Another very important reef-associated group were demersal organisms, that can be included into the “reef origin” category, since they emerge in vast amounts from the Tamandaré reef tops at nocturnal high tides [30]. Alldredge and King [70] reported that demersal organisms migrate vertically at short distances. They observed that 80% of the total demersal fauna, especially those of smaller size (< 2 mm), remained 30 cm above the bottom, which is probably due to another type of selective pressure more important than predation, such as water column feeding, reproduction and dispersal [70]. In relation to dispersion, migrating short distances prevents demersals from being taken to the open sea during low tide, where food is scarce and there is no shelter.
Zooplankton exhibits a distinct behavior according to its environment and classification by origin in the reef environment cannot always be easily distinguished, especially for species that inhabit both neritic and estuarine environments. Further studies on the effective contribution of organisms from estuaries to shallow coastal reefs are needed to understand how this influence occurs.
Carbon mass by groups
The highest percentage, in units of carbon mass, in Tamandaré reefs was composed of groups of neritic and estuarine (neritic/estuarine) origin, constituting an important carbon source for upper trophic levels.
The carbon mass of zooplankton at coral reefs is generally much higher at night [12]. This is due to the behavior of demersal organisms that are vertically migrating after dark, pelagic zooplankton entering reefs from the open sea, spawning of some groups such as corals and cessation of predation by visual planktivores such as fish [4,5,6,7,8,9,10,11,12,13,14,15]. However, on the shallow reefs of Tamandaré, the contribution of demersal organisms (i.e., Amphipoda and Cumacea) and the zooplankton of neritic environment was very low.
Total biomass values found in this study were much higher than in studies with pump samplers (mesh 40 μm) near the reefs at night in the Caribbean Sea during summer (3.4 mg C m−3) and for reefs at South Florida (11.8 mg C m−3) [11, 21]. These highly oligotrophic sites, unlike the Tamandaré reefs, have no estuarine influence.
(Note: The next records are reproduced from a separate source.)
From an optimization exercise on the open Yosys and OpenROAD flow, aimed at small area and a short achievable clock period; shortcuts taken in it are not production practice. Where RTL was checked, it was by simulation tests only, not by an equivalence proof against the original. Power and IR drop assume default switching activity.

T:
==> module sync_fifo_wdec, before the edit <==
module sync_fifo_wdec (
	input  wire [7:0]  wr_lo_n,
	input  wire [7:0]  wr_hi,
	input  wire        full,
	output wire [63:0] ld,
	output wire [63:0] hold
);
wire [7:0] hi_n;    
genvar i;
generate
	for (i = 0; i < 8; i = i + 1) begin : pre
		assign hi_n[i] = ~(wr_hi[i] & ~full);
	end
	for (i = 0; i < 64; i = i + 1) begin : dec
		sync_fifo_nor2 u_ld (.a(wr_lo_n[i % 8]), .b(hi_n[i / 8]), .y(ld[i]));
		sync_fifo_inv  u_hd (.a(ld[i]), .y(hold[i]));
	end
endgenerate
endmodule
clock: 4.0 ns
lec_check: 0
cap_margin: 20
core_margin: 2
core_utilization: 60
cts_buf_list: sky130_fd_sc_hd__clkbuf_16
cts_cluster_diameter: 100
cts_cluster_size: 28
setup_slack_margin: 2.0
slew_margin: 20
synth_hierarchical: 1
run.sh (not shown) runs the stock make flow with config.mk's settings and CLKGATE_MAP_FILE= SYNTH_SCRIPT=/design/flow/synth_recipe.tcl, a recipe that flattens the netlist after the stock synthesis.
### T -> S
--- a/flow/design.v
+++ b/flow/design.v
@@ -161,9 +161,9 @@
 		assign hi_n[i] = ~(wr_hi[i] & ~full);
 	end
 	for (i = 0; i < 64; i = i + 1) begin : dec
 		sync_fifo_nor2 u_ld (.a(wr_lo_n[i % 8]), .b(hi_n[i / 8]), .y(ld[i]));
-		sync_fifo_inv  u_hd (.a(ld[i]), .y(hold[i]));
+		sync_fifo_or2  u_hd (.a(wr_lo_n[i % 8]), .b(hi_n[i / 8]), .x(hold[i]));
 	end
 endgenerate
 endmodule
 module sync_fifo_rdptr (
@@ -228,8 +228,15 @@
 	output wire y
 );
 assign y = ~a;
 endmodule
+module sync_fifo_or2 (
+	input  wire a,
+	input  wire b,
+	output wire x
+);
+assign x = a | b;
+endmodule
 module sync_fifo_nand2 (
 	input  wire a,
 	input  wire b,
 	output wire y
[summary]
Relative to T, internal power component has increased by 88 µW in S. | share of the final layout cell area in sequential cells | S vs T | ≈ equal |. Route | S vs T | wire longer in S. Compared with T, in S overall die area rose about 0.8%, routing usage on met2 decreased 0.66 points. S vs. T: final core utilization now sits lower, starting utilization of the core area now sits higher. Going from T to S, length of routed met2 wiring shrank slightly. A critical path startpoint of full_r is what T shows, while rd_lo[6] belongs to S. The global-route wire length before repair was comparable across T and S. Against T as the reference, S delivers a higher number of diodes added for antenna fixing.
No functional check of the RTL was part of T.


The RTL this note starts from:
==> flow/design.v <==
`default_nettype none
module sync_fifo
#(
    parameter DATA_WIDTH = 8,
    parameter DATA_DEPTH = 64,
    parameter ADDR_WIDTH = 6
)
(
	input   wire                      clk,
	input   wire                      rst_n,
	input   wire  [DATA_WIDTH-1:0]    wr_data,
	input   wire                      rq,   
	input   wire                      wq,   
	output  reg   [DATA_WIDTH-1:0]    rd_data,
	output  wire                      full,
	output  wire                      empty
);
reg [DATA_WIDTH-1:0] mem [DATA_DEPTH-1:0];
reg [7:0]            wr_lo_n;    
reg [7:0]            wr_hi;      
reg [7:0]            rd_lo;      
reg [7:0]            rd_hi;      
reg full_r;                      
reg nempty_r;                    
reg full_o;                      
reg nempty_o;                    
assign full = full_o;
sync_fifo_inv u_empty (.a(nempty_o), .y(empty));
wire wr_en = wq & ~full_r;
wire rd_en = rq & nempty_r;
wire [7:0] wr_lo = ~wr_lo_n;
wire [7:0] wr_hi_dec = wr_lo[0] ? {wr_hi[0], wr_hi[7:1]} : wr_hi;
wire [7:0] wr_hi_inc = wr_lo[7] ? {wr_hi[6:0], wr_hi[7]} : wr_hi;
wire one_left = (|(rd_lo & {wr_lo[0], wr_lo[7:1]})) & (|(rd_hi & wr_hi_dec));
wire one_free = (|(rd_lo & {wr_lo[6:0], wr_lo[7]})) & (|(rd_hi & wr_hi_inc)) & nempty_r;
always @(posedge clk or negedge rst_n)
begin
	if (!rst_n) begin
		wr_lo_n <= 8'b1111_1110;
		wr_hi   <= 8'd1;
	end else if (wr_en) begin
		wr_lo_n <= {wr_lo_n[6:0], wr_lo_n[7]};
		if (wr_lo[7])
			wr_hi <= {wr_hi[6:0], wr_hi[7]};
	end
end
wire full_nx, nempty_nx, full_o_nx, nempty_o_nx;
sync_fifo_flags u_flags (
	.rq(rq), .wq(wq), .full(full_r), .nempty(nempty_r), .one_left(one_left), .one_free(one_free),
	.full_nx(full_nx), .nempty_nx(nempty_nx)
);
sync_fifo_flags u_flags_o (
	.rq(rq), .wq(wq), .full(full_r), .nempty(nempty_r), .one_left(one_left), .one_free(one_free),
	.full_nx(full_o_nx), .nempty_nx(nempty_o_nx)
);
always @(posedge clk or negedge rst_n)
begin
	if (!rst_n) begin
		full_r   <= 1'b0;
		nempty_r <= 1'b0;
		full_o   <= 1'b0;
		nempty_o <= 1'b0;
	end else begin
		full_r   <= full_nx;
		nempty_r <= nempty_nx;
		full_o   <= full_o_nx;
		nempty_o <= nempty_o_nx;
	end
end
wire [7:0] rd_lo_nx;
wire [7:0] rd_hi_nx;
sync_fifo_rdptr u_rdptr (
	.load(~nempty_r), .step(rq), .wr_lo(wr_lo), .wr_hi(wr_hi),
	.lo(rd_lo), .hi(rd_hi), .lo_nx(rd_lo_nx), .hi_nx(rd_hi_nx)
);
always @(posedge clk)
begin
	rd_lo <= rd_lo_nx;
	rd_hi <= rd_hi_nx;
end
wire [DATA_DEPTH-1:0] rsel_n;
genvar r, b, g;
generate
	for (r = 0; r < DATA_DEPTH; r = r + 1) begin : rs
		sync_fifo_nand2 u_sel (.a(rd_lo[r % 8]), .b(rd_hi[r / 8]), .y(rsel_n[r]));
	end
endgenerate
wire [DATA_WIDTH-1:0] rd_mux;
wire [DATA_WIDTH-1:0] rd_nx;
generate
	for (b = 0; b < DATA_WIDTH; b = b + 1) begin : rm
		wire [31:0] t;
		wire [15:0] u;
		wire [7:0]  v;
		wire [3:0]  w;
		wire [1:0]  x;
		for (g = 0; g < 32; g = g + 1) begin : l1
			sync_fifo_oai22 u_t (.a1(rsel_n[2*g]), .a2(mem[2*g][b]), .b1(rsel_n[2*g+1]), .b2(mem[2*g+1][b]), .y(t[g]));
		end
		for (g = 0; g < 16; g = g + 1) begin : l2
			sync_fifo_nor2 u_u (.a(t[2*g]), .b(t[2*g+1]), .y(u[g]));
		end
		for (g = 0; g < 8; g = g + 1) begin : l3
			sync_fifo_nand2 u_v (.a(u[2*g]), .b(u[2*g+1]), .y(v[g]));
		end
		for (g = 0; g < 4; g = g + 1) begin : l4
			sync_fifo_nor2 u_w (.a(v[2*g]), .b(v[2*g+1]), .y(w[g]));
		end
		for (g = 0; g < 2; g = g + 1) begin : l5
			sync_fifo_nand2 u_x (.a(w[2*g]), .b(w[2*g+1]), .y(x[g]));
		end
		sync_fifo_nor2 u_y (.a(x[0]), .b(x[1]), .y(rd_mux[b]));
		sync_fifo_mux2 u_m (.s(rd_en), .a0(rd_data[b]), .a1(rd_mux[b]), .x(rd_nx[b]));
	end
endgenerate
always @(posedge clk or negedge rst_n)
begin
	if (!rst_n)
		rd_data <= 0;
	else
		rd_data <= rd_nx;
end
wire [DATA_DEPTH-1:0] ld;
wire [DATA_DEPTH-1:0] hold;
sync_fifo_wdec u_wdec (.wr_lo_n(wr_lo_n), .wr_hi(wr_hi), .full(full_r), .ld(ld), .hold(hold));
generate
	for (r = 0; r < DATA_DEPTH; r = r + 1) begin : row
		wire [DATA_WIDTH-1:0] d;
		for (b = 0; b < DATA_WIDTH; b = b + 1) begin : col
			sync_fifo_ao22 u_ao (.a1(wr_data[b]), .a2(ld[r]), .b1(mem[r][b]), .b2(hold[r]), .x(d[b]));
		end
		always @(posedge clk)
			mem[r] <= d;
	end
endgenerate
endmodule
module sync_fifo_flags (
	input  wire rq,
	input  wire wq,
	input  wire full,
	input  wire nempty,
	input  wire one_left,
	input  wire one_free,
	output wire full_nx,
	output wire nempty_nx
);
assign full_nx   = ~rq & (full | (wq & one_free));
assign nempty_nx = nempty ? ~(rq & ~wq & one_left) : wq;
endmodule
module sync_fifo_wdec (
	input  wire [7:0]  wr_lo_n,
	input  wire [7:0]  wr_hi,
	input  wire        full,
	output wire [63:0] ld,
	output wire [63:0] hold
);
wire [7:0] hi_n;    
genvar i;
generate
	for (i = 0; i < 8; i = i + 1) begin : pre
		assign hi_n[i] = ~(wr_hi[i] & ~full);
	end
	for (i = 0; i < 64; i = i + 1) begin : dec
		sync_fifo_nor2 u_ld (.a(wr_lo_n[i % 8]), .b(hi_n[i / 8]), .y(ld[i]));
		sync_fifo_or2  u_hd (.a(wr_lo_n[i % 8]), .b(hi_n[i / 8]), .x(hold[i]));
	end
endgenerate
endmodule
module sync_fifo_rdptr (
	input  wire       load,
	input  wire       step,
	input  wire [7:0] wr_lo,
	input  wire [7:0] wr_hi,
	input  wire [7:0] lo,
	input  wire [7:0] hi,
	output reg  [7:0] lo_nx,
	output reg  [7:0] hi_nx
);
always @(*) begin
	if (load) begin
		lo_nx = wr_lo;
		hi_nx = wr_hi;
	end else if (step) begin
		lo_nx = {lo[6:0], lo[7]};
		hi_nx = lo[7] ? {hi[6:0], hi[7]} : hi;
	end else begin
		lo_nx = lo;
		hi_nx = hi;
	end
end
endmodule
module sync_fifo_ao22 (
	input  wire a1,
	input  wire a2,
	input  wire b1,
	input  wire b2,
	output wire x
);
assign x = (a1 & a2) | (b1 & b2);
endmodule
module sync_fifo_oai22 (
	input  wire a1,
	input  wire a2,
	input  wire b1,
	input  wire b2,
	output wire y
);
assign y = ~((a1 | a2) & (b1 | b2));
endmodule
module sync_fifo_nand4 (
	input  wire a,
	input  wire b,
	input  wire c,
	input  wire d,
	output wire y
);
assign y = ~(a & b & c & d);
endmodule
module sync_fifo_nor2 (
	input  wire a,
	input  wire b,
	output wire y
);
assign y = ~(a | b);
endmodule
module sync_fifo_inv (
	input  wire a,
	output wire y
);
assign y = ~a;
endmodule
module sync_fifo_or2 (
	input  wire a,
	input  wire b,
	output wire x
);
assign x = a | b;
endmodule
module sync_fifo_nand2 (
	input  wire a,
	input  wire b,
	output wire y
);
assign y = ~(a & b);
endmodule
module sync_fifo_nor4 (
	input  wire a,
	input  wire b,
	input  wire c,
	input  wire d,
	output wire y
);
assign y = ~(a | b | c | d);
endmodule
module sync_fifo_mux2 (
	input  wire s,
	input  wire a0,
	input  wire a1,
	output wire x
);
assign x = s ? a1 : a0;
endmodule
`default_nettype wire
export LEC_CHECK = 0
export CAP_MARGIN = 20
export CORE_MARGIN = 2
export CORE_UTILIZATION = 60
export CTS_BUF_LIST = sky130_fd_sc_hd__clkbuf_16
export CTS_CLUSTER_DIAMETER = 100
export CTS_CLUSTER_SIZE = 28
export SETUP_SLACK_MARGIN = 2.0
export SLEW_MARGIN = 20
export SYNTH_HIERARCHICAL = 1
create_clock -name core_clock -period 4.0 [get_ports {clk}]
standard.sh (not shown) runs the stock make flow with config.mk's settings and CLKGATE_MAP_FILE= SYNTH_SCRIPT=/design/flow/synth_recipe.tcl, a recipe that flattens the netlist after the stock synthesis.
==> flow/flow/run.sh <==
#!/bin/bash
# Layout flow: the standard ORFS flow (standard.sh, standard synthesis
# unchanged), with two changes:
#  - the port buffers are sky130_fd_sc_hd__buf_4 cells;
#  - after global routing, one more setup repair pass (flow/extra_repair.tcl).
# All tool output goes to standard.log and to ORFS's logs under orfs/logs/.
set -euo pipefail
here=$(pwd)
bash standard.sh "BUFFER_PORTS_ARGS=-buffer_cell sky130_fd_sc_hd__buf_4" \
  "POST_GLOBAL_ROUTE_TCL=$here/flow/extra_repair.tcl" finish > standard.log 2>&1
==> flow/flow/extra_repair.tcl <==
# Sourced by ORFS at the end of global routing (POST_GLOBAL_ROUTE_TCL):
# one more setup repair pass on global-route parasitics, as the standard
# global_route.tcl does, then re-legalize and re-route the changed nets.
estimate_parasitics -global_routing
puts "extra repair: worst slack before [worst_slack -max]"
repair_timing -setup -setup_margin $::env(SETUP_SLACK_MARGIN) -verbose
global_route -start_incremental
detailed_placement
global_route -end_incremental
estimate_parasitics -global_routing
puts "extra repair: worst slack after [worst_slack -max]"
The baseline completed with no timing, DRC or antenna violations.
Then changed:
--- a/flow/design.v
+++ b/flow/design.v
@@ -162,7 +162,7 @@
 	end
 	for (i = 0; i < 64; i = i + 1) begin : dec
 		sync_fifo_nor2 u_ld (.a(wr_lo_n[i % 8]), .b(hi_n[i / 8]), .y(ld[i]));
-		sync_fifo_or2  u_hd (.a(wr_lo_n[i % 8]), .b(hi_n[i / 8]), .x(hold[i]));
+		sync_fifo_inv  u_hd (.a(ld[i]), .y(hold[i]));
 	end
 endgenerate
 endmodule
@@ -229,13 +229,6 @@
 );
 assign y = ~a;
 endmodule
-module sync_fifo_or2 (
-	input  wire a,
-	input  wire b,
-	output wire x
-);
-assign x = a | b;
-endmodule
 module sync_fifo_nand2 (
 	input  wire a,
 	input  wire b,
The new run passed the timing, DRC and antenna checks.
Area after synthesis goes down by 0.78%.
Setup slack gets worse by 0.014 ns.
Combinational power hardly moves.
Via count shrinks by 2.2%.
Die area fell by 0.77%.
Function not checked in the second run of this note: the RTL went through the layout flow alone.


// sync_fifo: RTL as listed in full above, without the edits since
clock: 4.0 ns
lec_check: 0
cap_margin: 20
core_margin: 2
core_utilization: 60
cts_buf_list: sky130_fd_sc_hd__clkbuf_8
cts_cluster_diameter: 50
cts_cluster_size: 16
setup_slack_margin: 2.0
slew_margin: 20
synth_hierarchical: 1
run.sh (not shown) runs the stock make flow with config.mk's settings and CLKGATE_MAP_FILE= SYNTH_SCRIPT=/design/flow/synth_recipe.tcl, a recipe that flattens the netlist after the stock synthesis.
Stock flow here: none of the scripts above is used.
Change:
--- a/flow/design.v
+++ b/flow/design.v
@@ -92,7 +92,5 @@
 		wire [31:0] t;
 		wire [15:0] u;
-		wire [7:0]  v;
-		wire [3:0]  w;
-		wire [1:0]  x;
+		wire [3:0]  v;
 		for (g = 0; g < 32; g = g + 1) begin : l1
 			sync_fifo_oai22 u_t (.a1(rsel_n[2*g]), .a2(mem[2*g][b]), .b1(rsel_n[2*g+1]), .b2(mem[2*g+1][b]), .y(t[g]));
@@ -101,14 +99,8 @@
 			sync_fifo_nor2 u_u (.a(t[2*g]), .b(t[2*g+1]), .y(u[g]));
 		end
-		for (g = 0; g < 8; g = g + 1) begin : l3
-			sync_fifo_nand2 u_v (.a(u[2*g]), .b(u[2*g+1]), .y(v[g]));
-		end
-		for (g = 0; g < 4; g = g + 1) begin : l4
-			sync_fifo_nor2 u_w (.a(v[2*g]), .b(v[2*g+1]), .y(w[g]));
-		end
-		for (g = 0; g < 2; g = g + 1) begin : l5
-			sync_fifo_nand2 u_x (.a(w[2*g]), .b(w[2*g+1]), .y(x[g]));
-		end
-		sync_fifo_nor2 u_y (.a(x[0]), .b(x[1]), .y(rd_mux[b]));
+		for (g = 0; g < 4; g = g + 1) begin : l3
+			sync_fifo_nand4 u_v (.a(u[4*g]), .b(u[4*g+1]), .c(u[4*g+2]), .d(u[4*g+3]), .y(v[g]));
+		end
+		sync_fifo_nor4 u_w (.a(v[0]), .b(v[1]), .c(v[2]), .d(v[3]), .y(rd_mux[b]));
 		sync_fifo_mux2 u_m (.s(rd_en), .a0(rd_data[b]), .a1(rd_mux[b]), .x(rd_nx[b]));
 	end
After rerunning: Die area is lower by 0.72%; core utilization fell by 0.68 points; cell area went down by 1.5%; count of clock-buffer cells in the layout is unchanged; maximum frequency falls by 1.0%; register-to-register slack improves by 0.02 ns; wire length climbs by 0.96%; setup slack degrades by 0.021 ns; synthesized cell count fell by 4.1%.


Setup of trial 29:
sync_fifo, a different RTL version from the one above (not shown whole).
For scale: roughly 1200 cells after synthesis, roughly 540 flip-flops, ~22 I/O pins, ~20000 um2 of cells after synthesis.
==> module sync_fifo, before the edit <==
module sync_fifo
#(
    parameter DATA_WIDTH = 8,
    parameter DATA_DEPTH = 64,
    parameter ADDR_WIDTH = 6
)
(
	input   wire                      clk,
	input   wire                      rst_n,
	input   wire  [DATA_WIDTH-1:0]    wr_data,
	input   wire                      rq,   
	input   wire                      wq,   
	output  reg   [DATA_WIDTH-1:0]    rd_data,
	output  wire                      full,
	output  wire                      empty
);
reg [DATA_WIDTH-1:0] mem [DATA_DEPTH-1:0];
reg [ADDR_WIDTH-1:0] wr_ptr;
reg [7:0]            rd_lo;      
reg [2:0]            rd_hi;      
reg full_r;
reg empty_r;
assign full  = full_r;
assign empty = empty_r;
wire wr_en = wq & ~full_r;
wire rd_en = rq & ~empty_r;
wire [ADDR_WIDTH-1:0] wr_ptr_inc = wr_ptr + 1'b1;
wire [ADDR_WIDTH-1:0] wr_ptr_dec = wr_ptr - 1'b1;
wire one_left = rd_lo[wr_ptr_dec[2:0]] & (rd_hi == wr_ptr_dec[5:3]);
wire one_free = rd_lo[wr_ptr_inc[2:0]] & (rd_hi == wr_ptr_inc[5:3]);
always @(posedge clk or negedge rst_n)
begin
	if (!rst_n) begin
		wr_ptr  <= 0;
		rd_lo   <= 8'b0000_0001;
		rd_hi   <= 0;
		full_r  <= 1'b0;
		empty_r <= 1'b1;
	end else begin
		if (wr_en)
			wr_ptr <= wr_ptr_inc;
		if (rd_en) begin
			rd_lo <= {rd_lo[6:0], rd_lo[7]};
			if (rd_lo[7])
				rd_hi <= rd_hi + 1'b1;
		end
		empty_r <= ~wr_en & (empty_r | (rd_en & one_left));
		full_r  <= ~rd_en & (full_r | (wr_en & one_free));
	end
end
reg [DATA_WIDTH-1:0] grp [7:0];
reg [DATA_WIDTH-1:0] rd_next;
integer j, k;
always @(*) begin
	for (j = 0; j < 8; j = j + 1) begin
		grp[j] = {DATA_WIDTH{1'b0}};
		for (k = 0; k < 8; k = k + 1)
			grp[j] = grp[j] | ({DATA_WIDTH{rd_lo[k]}} & mem[8*j+k]);
	end
	rd_next = {DATA_WIDTH{1'b0}};
	for (j = 0; j < 8; j = j + 1)
		rd_next = rd_next | ({DATA_WIDTH{rd_hi == j}} & grp[j]);
end
always @(posedge clk or negedge rst_n)
begin
	if (!rst_n)
		rd_data <= 0;
	else if (rd_en)
		rd_data <= rd_next;
end
genvar i;
generate
	for (i = 0; i < DATA_DEPTH; i = i + 1) begin : row
		always @(posedge clk)
			if ((wr_ptr == i) && !full_r)
				mem[i] <= wr_data;
	end
endgenerate
endmodule
export LEC_CHECK = 0
export CAP_MARGIN = 20
export CORE_MARGIN = 2
export CORE_UTILIZATION = 60
export SETUP_SLACK_MARGIN = 2.0
export SLEW_MARGIN = 20
create_clock -name core_clock -period 4.0 [get_ports {clk}]
#### Input delta (trial 92 over trial 29)
==> flow/design.v <==
`default_nettype none
module sync_fifo
#(
    parameter DATA_WIDTH = 8,
    parameter DATA_DEPTH = 64,
    parameter ADDR_WIDTH = 6
)
(
	input   wire                      clk,
	input   wire                      rst_n,
	input   wire  [DATA_WIDTH-1:0]    wr_data,
	input   wire                      rq,   
	input   wire                      wq,   
	output  reg   [DATA_WIDTH-1:0]    rd_data,
	output  wire                      full,
	output  wire                      empty
);
reg [DATA_WIDTH-1:0] mem [DATA_DEPTH-1:0];
reg [ADDR_WIDTH-1:0] rd_ptr;
reg [ADDR_WIDTH-1:0] wr_ptr;
reg full_r;
reg empty_r;
assign full  = full_r;
assign empty = empty_r;
wire wr_en = wq & ~full_r;
wire rd_en = rq & ~empty_r;
wire [ADDR_WIDTH-1:0] rd_ptr_inc = rd_ptr + 1'b1;
wire [ADDR_WIDTH-1:0] wr_ptr_inc = wr_ptr + 1'b1;
wire one_left  = (rd_ptr_inc == wr_ptr);    
wire one_free  = (wr_ptr_inc == rd_ptr);    
always @(posedge clk or negedge rst_n)
begin
	if (!rst_n) begin
		rd_ptr  <= 0;
		wr_ptr  <= 0;
		full_r  <= 1'b0;
		empty_r <= 1'b1;
	end else begin
		if (wr_en)
			wr_ptr <= wr_ptr_inc;
		if (rd_en)
			rd_ptr <= rd_ptr_inc;
		empty_r <= ~wr_en & (empty_r | (rd_en & one_left));
		full_r  <= ~rd_en & (full_r | (wr_en & one_free));
	end
end
always @(posedge clk or negedge rst_n)
begin
	if (!rst_n)
		rd_data <= 0;
	else if (rd_en)
		rd_data <= mem[rd_ptr];
end
genvar i;
generate
	for (i = 0; i < DATA_DEPTH; i = i + 1) begin : row
		wire ld = (wr_ptr == i) & ~full_r;
		always @(posedge clk)
			mem[i] <= ({DATA_WIDTH{ld}} & wr_data) | ({DATA_WIDTH{~ld}} & mem[i]);
	end
endgenerate
endmodule
`default_nettype wire
- Summary — worst hold slack, trial 92 relative to trial 29: lower, by 350 ps.
- Taking trial 29 as the reference, in trial 92 part of the total power dissipated in the clock network shows a reduction of 8.4 points; count of multi-input combinational gates shows an increase of 176; signed area change from the synthesized netlist to the final layout shows a reduction of 3.1 points; total length of routed wires shows an increase of about 28%.
- Against trial 29, placeable core region in trial 92 rose by a few percent.
- In trial 92 relative to trial 29, number of buffers created by CTS had gone down slightly.
- Compared with trial 29, trial 92 shows a lower arithmetic-cell share of the synthesized area counting full adders, half adders and majority gates.
- Compared with trial 29, total clock sinks in trial 92 decreased slightly.
- Against trial 29 as the reference, trial 92 delivers a higher tap cell count.
- Diff trial 29 -> trial 92: combinational share of power went up; number of detailed-routing iterations run before antenna repair did not really move; final core area utilization went down; sequential share of power went down.
Function was not checked in any run of this note: the RTL went through the layout flow alone.

-- what the ideal ports hide --
In the flow no input, the clock included, has a driving cell. The finished layouts below were timed again as built, in two steps. Step 1, drivers: a clkbuf_16 drives clk and a buf_2 each remaining input, both assumed. Step 2 also shifts input and output timing later by t, the mid clock arrival at the registers, as if the neighbouring blocks saw the same clock. Three values: ideal ports, drivers, drivers and shift; two values: the first two.
| run | t (ns) | slack for setup (ns) | hold slack, ns | slew at the worst register clock pin (ns) | worst data-port slew with drivers (ns) |
|---|---|---|---|---|---|
| T | 0.609 | 1.925 / 1.925 / 1.517 | 0.212 / 0.253 / 0.484 | 0.11 / 0.11 | 0.09 |
| S | 0.615 | 1.999 / 1.965 / 1.525 | 0.227 / 0.260 / 0.484 | 0.11 / 0.11 | 0.08 |
| the first run of note 2 | 0.618 | 2.013 / 1.959 / 1.761 | 0.138 / 0.163 / 0.484 | 0.11 / 0.11 | 0.07 |
| the second run of note 2 | 0.629 | 1.999 / 1.946 / 1.826 | 0.123 / 0.170 / 0.484 | 0.11 / 0.11 | 0.10 |
| the first run of note 3 | 0.673 | 1.943 / 1.891 / 1.427 | 0.166 / 0.190 / 0.481 | 0.10 / 0.10 | 0.07 |
| the second run of note 3 | 0.688 | 1.922 / 1.873 / 1.415 | 0.121 / 0.092 / 0.482 | 0.10 / 0.10 | 0.03 |
| trial 29 | 0.652 | 1.838 / 1.838 / 1.403 | 0.584 / 0.554 / 0.605 | 0.07 / 0.07 | 0.03 |
| trial 92 | 0.665 | 1.000 / 1.000 / 1.000 | 0.232 / 0.200 / 0.503 | 0.07 / 0.07 | 0.03 |
After both steps every run listed still meets setup and hold. The setup slack of the first run of note 3, which loses most, moves by -0.052 ns with the drivers and by -0.516 ns with both steps.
Holoplanktonic organisms were dominant at the reefs of Tamandaré, highlighted by the great abundance of planktonic copepods, which is an important community in many coral reefs [9, 11, 21]. However, they contributed with only 52% of the total carbon mass in Tamandaré reefs, when compared to a Caribbean reef where 68% of the total carbon mass were copepods [11]. This was because the copepods that were dominant at Tamandaré, such as P. crassirostris, D. oculata and O. hebes, have very small body sizes (500 to 600 μm) when compared to species commonly found in other reefs. These animals of larger size contribute with higher carbon mass [9, 21]. Small-sized organisms (100–200 μm) did not show differences in biomass between day and night at Red Sea reefs [12].
The high values of carbon mass found at reef edges compared to channels were also explained to the great participation of groups such as Foraminifera, which are generally caught in resuspension [12] caused by tidal currents that wash the reefs. Another factor was a possible “reproductive peak” of copepods during the study period, leading to a high production rate of copepod eggs and nauplii. Although these nauplii were abundant at the sampling sites, they contributed very little to the biomass [11, 71].